Antagonistic paralogs control a switch between growth and pathogen resistance in <i>C</i>. <i>elegans</i>

by Kirthi C. Reddy, Tal Dror, Ryan S. Underwood, Guled A. Osman, Corrina R. Elder, Christopher A. Desjardins, Christina A. Cuomo, Michalis Barkoulas, Emily R. Troemel

Immune genes are under intense pathogen-induced pressure, which causes these genes to diversify over evolutionary time and become species-specific. Through a forward genetic screen we recently described a C. elegans-specific gene called pals-22 to be a repressor of “Intracellular Pathogen Response” or IPR genes. Here we describe pals-25, which, like pals-22, is a species-specific gene of unknown biochemical function. We identified pals-25 in a screen for suppression of pals-22 mutant phenotypes and found that mutations in pals-25 suppress all known phenotypes caused by mutations in pals-22. These phenotypes include increased IPR gene expression, thermotolerance, and immunity against natural pathogens, including Nematocida parisii microsporidia and the Orsay virus.
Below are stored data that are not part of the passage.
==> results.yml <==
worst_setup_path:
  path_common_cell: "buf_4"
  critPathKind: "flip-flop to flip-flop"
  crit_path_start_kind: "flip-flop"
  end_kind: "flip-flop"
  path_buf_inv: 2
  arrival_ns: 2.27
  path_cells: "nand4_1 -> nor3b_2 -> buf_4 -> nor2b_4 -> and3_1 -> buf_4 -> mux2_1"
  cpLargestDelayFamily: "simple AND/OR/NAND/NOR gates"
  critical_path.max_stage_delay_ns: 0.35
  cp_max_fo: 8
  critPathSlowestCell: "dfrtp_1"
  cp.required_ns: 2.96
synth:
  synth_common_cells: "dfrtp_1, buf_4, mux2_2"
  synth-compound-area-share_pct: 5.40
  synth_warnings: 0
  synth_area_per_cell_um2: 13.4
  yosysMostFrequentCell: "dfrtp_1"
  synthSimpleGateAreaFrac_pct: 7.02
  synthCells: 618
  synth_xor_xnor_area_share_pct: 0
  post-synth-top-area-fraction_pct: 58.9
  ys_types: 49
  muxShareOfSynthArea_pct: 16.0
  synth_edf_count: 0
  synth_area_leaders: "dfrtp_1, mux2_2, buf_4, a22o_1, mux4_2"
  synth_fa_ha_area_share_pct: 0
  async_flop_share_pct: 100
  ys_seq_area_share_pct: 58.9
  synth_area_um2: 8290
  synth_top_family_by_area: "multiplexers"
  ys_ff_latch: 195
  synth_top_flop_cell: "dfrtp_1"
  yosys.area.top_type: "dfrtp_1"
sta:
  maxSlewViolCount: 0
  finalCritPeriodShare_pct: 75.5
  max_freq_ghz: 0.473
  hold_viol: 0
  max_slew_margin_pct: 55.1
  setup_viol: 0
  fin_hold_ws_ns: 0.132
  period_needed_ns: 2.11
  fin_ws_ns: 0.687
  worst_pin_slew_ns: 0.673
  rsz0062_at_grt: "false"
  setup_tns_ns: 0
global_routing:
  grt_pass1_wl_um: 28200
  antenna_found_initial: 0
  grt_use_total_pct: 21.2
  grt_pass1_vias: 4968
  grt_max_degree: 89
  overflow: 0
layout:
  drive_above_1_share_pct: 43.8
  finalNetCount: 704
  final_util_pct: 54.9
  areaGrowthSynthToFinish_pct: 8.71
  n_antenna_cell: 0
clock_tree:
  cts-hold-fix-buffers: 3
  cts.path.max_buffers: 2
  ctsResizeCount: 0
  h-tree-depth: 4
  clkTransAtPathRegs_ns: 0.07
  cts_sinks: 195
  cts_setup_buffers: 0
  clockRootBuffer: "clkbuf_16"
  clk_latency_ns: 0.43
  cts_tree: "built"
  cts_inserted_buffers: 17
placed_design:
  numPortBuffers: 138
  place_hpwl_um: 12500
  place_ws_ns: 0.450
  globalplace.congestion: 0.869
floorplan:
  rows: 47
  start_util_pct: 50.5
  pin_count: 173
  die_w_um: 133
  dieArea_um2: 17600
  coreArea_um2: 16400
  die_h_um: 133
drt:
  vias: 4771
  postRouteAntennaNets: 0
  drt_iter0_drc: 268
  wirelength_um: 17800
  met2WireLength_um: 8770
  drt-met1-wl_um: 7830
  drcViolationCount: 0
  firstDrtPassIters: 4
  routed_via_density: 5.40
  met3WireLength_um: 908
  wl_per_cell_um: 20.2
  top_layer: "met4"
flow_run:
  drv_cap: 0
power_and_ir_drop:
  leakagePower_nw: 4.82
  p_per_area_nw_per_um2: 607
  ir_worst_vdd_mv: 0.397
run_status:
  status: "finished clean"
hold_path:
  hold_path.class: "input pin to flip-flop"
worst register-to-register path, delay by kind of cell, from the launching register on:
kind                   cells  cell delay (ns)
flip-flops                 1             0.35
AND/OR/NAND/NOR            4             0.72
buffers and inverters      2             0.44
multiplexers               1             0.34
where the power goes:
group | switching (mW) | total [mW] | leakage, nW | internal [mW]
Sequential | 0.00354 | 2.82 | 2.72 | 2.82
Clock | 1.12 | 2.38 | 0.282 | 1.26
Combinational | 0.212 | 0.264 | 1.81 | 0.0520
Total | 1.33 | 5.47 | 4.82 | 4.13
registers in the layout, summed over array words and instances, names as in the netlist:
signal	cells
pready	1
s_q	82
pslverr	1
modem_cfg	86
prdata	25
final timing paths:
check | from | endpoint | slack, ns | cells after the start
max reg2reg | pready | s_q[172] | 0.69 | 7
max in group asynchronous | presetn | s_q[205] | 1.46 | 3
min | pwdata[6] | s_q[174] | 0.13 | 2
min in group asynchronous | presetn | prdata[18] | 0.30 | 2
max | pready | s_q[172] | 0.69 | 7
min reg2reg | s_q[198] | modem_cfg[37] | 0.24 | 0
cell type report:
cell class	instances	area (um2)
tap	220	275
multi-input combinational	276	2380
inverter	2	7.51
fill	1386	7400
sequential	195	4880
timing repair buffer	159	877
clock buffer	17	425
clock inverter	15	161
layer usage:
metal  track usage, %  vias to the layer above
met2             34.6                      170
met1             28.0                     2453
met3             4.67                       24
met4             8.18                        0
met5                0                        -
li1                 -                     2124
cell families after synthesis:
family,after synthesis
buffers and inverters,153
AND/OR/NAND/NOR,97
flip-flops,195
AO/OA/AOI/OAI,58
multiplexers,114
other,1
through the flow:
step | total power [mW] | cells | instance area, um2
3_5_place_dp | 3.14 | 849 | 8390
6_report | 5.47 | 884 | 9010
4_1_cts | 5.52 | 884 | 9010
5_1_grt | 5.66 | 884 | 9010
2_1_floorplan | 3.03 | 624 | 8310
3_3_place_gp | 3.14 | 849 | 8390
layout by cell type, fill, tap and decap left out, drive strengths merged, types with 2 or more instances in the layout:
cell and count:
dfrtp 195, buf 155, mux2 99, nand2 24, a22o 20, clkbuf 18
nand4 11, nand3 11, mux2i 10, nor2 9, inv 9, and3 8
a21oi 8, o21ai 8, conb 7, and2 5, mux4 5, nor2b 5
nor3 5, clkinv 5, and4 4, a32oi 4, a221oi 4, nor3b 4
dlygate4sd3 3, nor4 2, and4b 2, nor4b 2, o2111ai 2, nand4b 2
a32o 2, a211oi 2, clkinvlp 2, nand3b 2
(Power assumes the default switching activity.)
Mutations in pals-25 also reverse the reduced lifespan and slowed growth of pals-22 mutants. Transcriptome analysis indicates that pals-22 and pals-25 control expression of genes induced not only by natural pathogens of the intestine, but also by natural pathogens of the epidermis. Indeed, in an independent forward genetic screen we identified pals-22 as a repressor and pals-25 as an activator of epidermal defense gene expression. In summary, the species-specific pals-22 and pals-25 genes act as a switch to regulate a program of gene expression, growth, and defense against diverse natural pathogens in C. elegans.